--- config.mk ---
export PLATFORM = sky130hd
export DESIGN_NAME = cfg_bank_decoder
export DESIGN_NICKNAME = d
export VERILOG_FILES = /design/src/rtl/cfg_bank_decoder_pkg.sv /design/src/rtl/cfg_bank_decoder_onehot.sv /design/src/rtl/cfg_bank_decoder.sv
export SDC_FILE = /design/constraint.sdc
export NUM_CORES = 1
export LEC_CHECK = 0
export ABC_AREA = 1
export CAP_MARGIN = 0
export CORE_AREA = 2 2 63 65
export CTS_CLUSTER_SIZE = 16
export DETAILED_ROUTE_END_ITERATION = 16
export DIE_AREA = 0 0 65 67
export PLACE_DENSITY = 0.74
export SLEW_MARGIN = 20
export SYNTH_ARGS = -nofsm -noshare
export SYNTH_HDL_FRONTEND = slang
export SYNTH_SLANG_ARGS = --single-unit
--- constraint.sdc ---
create_clock -name prog_clk -period 2.4 [get_ports prog_clk]
set_clock_uncertainty 0.15 [all_clocks]
set_input_delay 0.72 -clock prog_clk [delete_from_list [all_inputs] [get_ports prog_clk]]
set_output_delay 0.72 -clock prog_clk [all_outputs]
set_load 0.005 [all_outputs]
--- src/rtl/cfg_bank_decoder_pkg.sv ---
// Shared types and helpers for the configuration-bank word-line decoder.
package cfg_bank_decoder_pkg;

    typedef enum logic [1:0] {
        IDLE  = 2'd0,
        SETUP = 2'd1,
        PULSE = 2'd2,
        HOLD  = 2'd3
    } state_e;

    localparam int CNT_W     = 4;
    localparam int PAR_MAX_W = 64;

    // Even parity: the returned bit makes the total count of ones even.
    function automatic logic even_parity(input logic [PAR_MAX_W-1:0] bits);
        return ^bits;
    endfunction

endpackage

--- src/rtl/cfg_bank_decoder_onehot.sv ---
// Combinational binary-to-one-hot word-line decode, forced to zero when en is low.
module decoder_onehot #(
    parameter int ADDR_W = 5,
    parameter int NUM_WL = 29
) (
    input  logic              en,
    input  logic [ADDR_W-1:0] addr,
    output logic [0:NUM_WL-1] onehot
);

    for (genvar i = 0; i < NUM_WL; i++) begin : g_line
        assign onehot[i] = en && (addr == ADDR_W'(i));
    end

endmodule

--- src/rtl/cfg_bank_decoder.sv ---
// Sequenced configuration write: latch address/data, pulse one word line, report done/err.
// Optional build macro CFG_BANK_DECODER_PARITY_EN adds an even-parity check on each command.
module cfg_bank_decoder
    import cfg_bank_decoder_pkg::*;
#(
    parameter int ADDR_W    = 5,
    parameter int NUM_WL    = 29,
    parameter int DATA_W    = 1,
    parameter int PULSE_CYC = 2
) (
    input  logic              prog_clk,
    input  logic              prog_reset,
    input  logic              enable,
    input  logic              cmd_valid,
    output logic              cmd_ready,
    input  logic [0:ADDR_W-1] cmd_addr,
    input  logic [0:DATA_W-1] cmd_data,
`ifdef CFG_BANK_DECODER_PARITY_EN
    input  logic              cmd_parity,
`endif
    input  logic              err_clr,
    output logic [0:NUM_WL-1] wl,
    output logic [0:DATA_W-1] bl,
    output logic              busy,
    output logic              done,
    output logic              err
);

    localparam logic [ADDR_W:0] NUM_WL_W = (ADDR_W+1)'(NUM_WL);

    state_e            state_q, state_d;
    logic [CNT_W-1:0]  cnt_q, cnt_d;
    logic [ADDR_W-1:0] addr_q, addr_d;
    logic [0:DATA_W-1] bl_q, bl_d;
    logic [0:NUM_WL-1] wl_q, wl_d;
    logic              done_q, done_d;
    logic              err_q, err_d;

    logic [ADDR_W-1:0] addr_val;
    logic              cmd_err;
    logic              accept;

    // cmd_addr is LSB-first: index 0 carries weight 1.
    always_comb begin
        for (int i = 0; i < ADDR_W; i++) addr_val[i] = cmd_addr[i];
    end

`ifdef CFG_BANK_DECODER_PARITY_EN
    assign cmd_err = ({1'b0, addr_val} >= NUM_WL_W)
                  || (cmd_parity != even_parity(PAR_MAX_W'({cmd_addr, cmd_data})));
`else
    assign cmd_err = ({1'b0, addr_val} >= NUM_WL_W);
`endif

    assign cmd_ready = (state_q == IDLE) && enable && !prog_reset;
    assign accept    = cmd_valid && cmd_ready;

    always_comb begin
        // NOTE: every target gets a default first, so no path leaves one unassigned and no latch is inferred.
        state_d = state_q;
        cnt_d   = cnt_q;
        addr_d  = addr_q;
        bl_d    = bl_q;
        err_d   = err_q;
        if (err_clr) err_d = 1'b0;

        case (state_q)
            IDLE: begin
                if (accept) begin
                    // A rejected command still sets err even when err_clr is high.
                    if (cmd_err) begin
                        err_d = 1'b1;
                    end else begin
                        addr_d  = addr_val;
                        bl_d    = cmd_data;
                        state_d = SETUP;
                    end
                end
            end
            SETUP: begin
                state_d = PULSE;
                cnt_d   = CNT_W'(PULSE_CYC - 1);
            end
            PULSE: begin
                if (cnt_q == '0) state_d = HOLD;
                else             cnt_d   = cnt_q - CNT_W'(1);
            end
            HOLD:    state_d = IDLE;
            default: state_d = IDLE;
        endcase

        done_d = (state_d == HOLD);
    end

    // Decode from the next state so wl is registered in lockstep with PULSE.
    decoder_onehot #(
        .ADDR_W (ADDR_W),
        .NUM_WL (NUM_WL)
    ) u_decoder_onehot (
        .en     (state_d == PULSE),
        .addr   (addr_q),
        .onehot (wl_d)
    );

    always_ff @(posedge prog_clk) begin
        // NOTE: reset is synchronous, so it lives inside the clocked branch and takes effect at the next edge.
        if (prog_reset) begin
            state_q <= IDLE;
            cnt_q   <= '0;
            addr_q  <= '0;
            bl_q    <= '0;
            wl_q    <= '0;
            done_q  <= 1'b0;
            err_q   <= 1'b0;
        end else begin
            // NOTE: non-blocking updates so every flop samples the pre-edge values.
            state_q <= state_d;
            cnt_q   <= cnt_d;
            addr_q  <= addr_d;
            bl_q    <= bl_d;
            wl_q    <= wl_d;
            done_q  <= done_d;
            err_q   <= err_d;
        end
    end

    assign wl   = wl_q;
    assign bl   = bl_q;
    assign busy = (state_q != IDLE);
    assign done = done_q;
    assign err  = err_q;

endmodule
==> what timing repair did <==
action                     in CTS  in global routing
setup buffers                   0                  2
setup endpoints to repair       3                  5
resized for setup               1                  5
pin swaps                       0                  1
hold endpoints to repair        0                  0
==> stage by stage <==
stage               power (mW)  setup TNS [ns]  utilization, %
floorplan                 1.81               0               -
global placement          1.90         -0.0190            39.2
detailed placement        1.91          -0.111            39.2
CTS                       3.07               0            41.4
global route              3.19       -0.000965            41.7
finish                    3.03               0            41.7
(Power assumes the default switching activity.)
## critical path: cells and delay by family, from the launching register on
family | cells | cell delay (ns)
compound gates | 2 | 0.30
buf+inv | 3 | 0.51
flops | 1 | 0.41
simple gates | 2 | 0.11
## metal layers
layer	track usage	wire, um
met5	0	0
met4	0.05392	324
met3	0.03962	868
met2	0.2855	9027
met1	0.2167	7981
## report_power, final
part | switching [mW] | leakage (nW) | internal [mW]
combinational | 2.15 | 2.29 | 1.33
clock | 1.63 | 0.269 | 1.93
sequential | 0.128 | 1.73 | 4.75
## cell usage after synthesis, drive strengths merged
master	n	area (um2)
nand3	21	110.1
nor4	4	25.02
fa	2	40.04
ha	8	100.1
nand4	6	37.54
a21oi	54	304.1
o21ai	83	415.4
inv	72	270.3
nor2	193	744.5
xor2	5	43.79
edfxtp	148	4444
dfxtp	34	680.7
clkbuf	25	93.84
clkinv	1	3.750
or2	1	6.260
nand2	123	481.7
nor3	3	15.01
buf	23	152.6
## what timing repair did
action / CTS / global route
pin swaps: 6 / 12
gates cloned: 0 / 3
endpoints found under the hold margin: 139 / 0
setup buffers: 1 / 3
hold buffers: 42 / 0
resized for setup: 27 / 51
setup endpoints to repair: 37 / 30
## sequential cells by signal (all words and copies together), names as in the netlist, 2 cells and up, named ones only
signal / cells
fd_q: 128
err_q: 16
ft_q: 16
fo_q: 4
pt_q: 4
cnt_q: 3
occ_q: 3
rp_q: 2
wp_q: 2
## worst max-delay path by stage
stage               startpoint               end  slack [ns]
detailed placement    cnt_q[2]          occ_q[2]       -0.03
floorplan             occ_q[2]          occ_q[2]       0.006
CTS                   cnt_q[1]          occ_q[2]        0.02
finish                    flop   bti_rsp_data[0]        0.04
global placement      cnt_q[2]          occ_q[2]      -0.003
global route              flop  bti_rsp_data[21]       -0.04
<file path="src/rtl/mdu_issue_ctrl.sv">
// Issue controller between E-stage pipeline control and the multiply/divide unit.
// Starts mult/div ops, tracks their latency, stalls colliding HI/LO ops and counts stall cycles.
module mdu_issue_ctrl #(
    parameter int unsigned MUL_CYCLES = 5,
    parameter int unsigned DIV_CYCLES = 10,
    parameter int unsigned CNT_W      = 16
) (
    input  logic             clk,
    input  logic             reset,
    input  logic             req_valid,
    input  logic [3:0]       req_op,
    input  logic [31:0]      req_a,
    input  logic [31:0]      req_b,
    input  logic             flush,
    output logic             req_ready,
    output logic             stall,
    output logic             mdu_start,
    output logic [3:0]       mdu_op,
    output logic [31:0]      mdu_a,
    output logic [31:0]      mdu_b,
    output logic             busy,
    output logic             done,
    output logic [CNT_W-1:0] stall_cnt
);

    localparam int unsigned MAXC = (MUL_CYCLES > DIV_CYCLES) ? MUL_CYCLES : DIV_CYCLES;
    localparam int unsigned LW   = $clog2(MAXC + 1);

    localparam logic [LW-1:0] MUL_LOAD = LW'(MUL_CYCLES - 1);
    localparam logic [LW-1:0] DIV_LOAD = LW'(DIV_CYCLES - 1);

    localparam logic [1:0] S_IDLE = 2'd0;
    localparam logic [1:0] S_MUL  = 2'd1;
    localparam logic [1:0] S_DIV  = 2'd2;

    logic [1:0]       r_state;
    logic [LW-1:0]    r_cnt;
    logic [CNT_W-1:0] r_stall_cnt;

    logic w_hit;
    logic w_idle;
    logic w_accept;
    logic w_is_mul;
    logic w_is_div;
    logic w_last;

    always_comb begin
        w_hit    = req_valid && (req_op >= 4'd1) && (req_op <= 4'd9) && !flush;
        w_idle   = (r_state == S_IDLE);
        w_is_mul = (req_op == 4'd1) || (req_op == 4'd2);
        w_is_div = (req_op == 4'd3) || (req_op == 4'd4);
        w_last   = !w_idle && (r_cnt == '0);
        // Combinational outputs are forced low while reset is held.
        w_accept = reset && w_hit && w_idle;
    end

    always_comb begin
        req_ready = w_accept;
        stall     = reset && w_hit && !w_idle;
        mdu_start = w_accept && (w_is_mul || w_is_div);
        mdu_op    = w_accept ? req_op : 4'd0;
        mdu_a     = reset ? req_a : '0;
        mdu_b     = reset ? req_b : '0;
        busy      = !w_idle;
        done      = w_last;
        stall_cnt = r_stall_cnt;
    end

    always_ff @(posedge clk or negedge reset) begin
        if (!reset) begin
            r_state <= S_IDLE;
            r_cnt   <= '0;
        end else begin
            case (r_state)
                S_IDLE: begin
                    if (w_accept && w_is_mul) begin
                        r_state <= S_MUL;
                        r_cnt   <= MUL_LOAD;
                    end else if (w_accept && w_is_div) begin
                        r_state <= S_DIV;
                        r_cnt   <= DIV_LOAD;
                    end
                end
                S_MUL, S_DIV: begin
                    if (r_cnt == '0) begin
                        r_state <= S_IDLE;
                    end else begin
                        r_cnt <= r_cnt - LW'(1);
                    end
                end
                default: begin
                    r_state <= S_IDLE;
                    r_cnt   <= '0;
                end
            endcase
        end
    end

    always_ff @(posedge clk or negedge reset) begin
        if (!reset) begin
            r_stall_cnt <= '0;
        end else if (stall && (r_stall_cnt != '1)) begin
            r_stall_cnt <= r_stall_cnt + CNT_W'(1);
        end
    end

endmodule
</file>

• _HOW TO COMPLETE THIS TASK_
Looking at the material above, count the lines that carry the word "resized" and answer with the count alone.

• _REPLY TO THE TASK_
2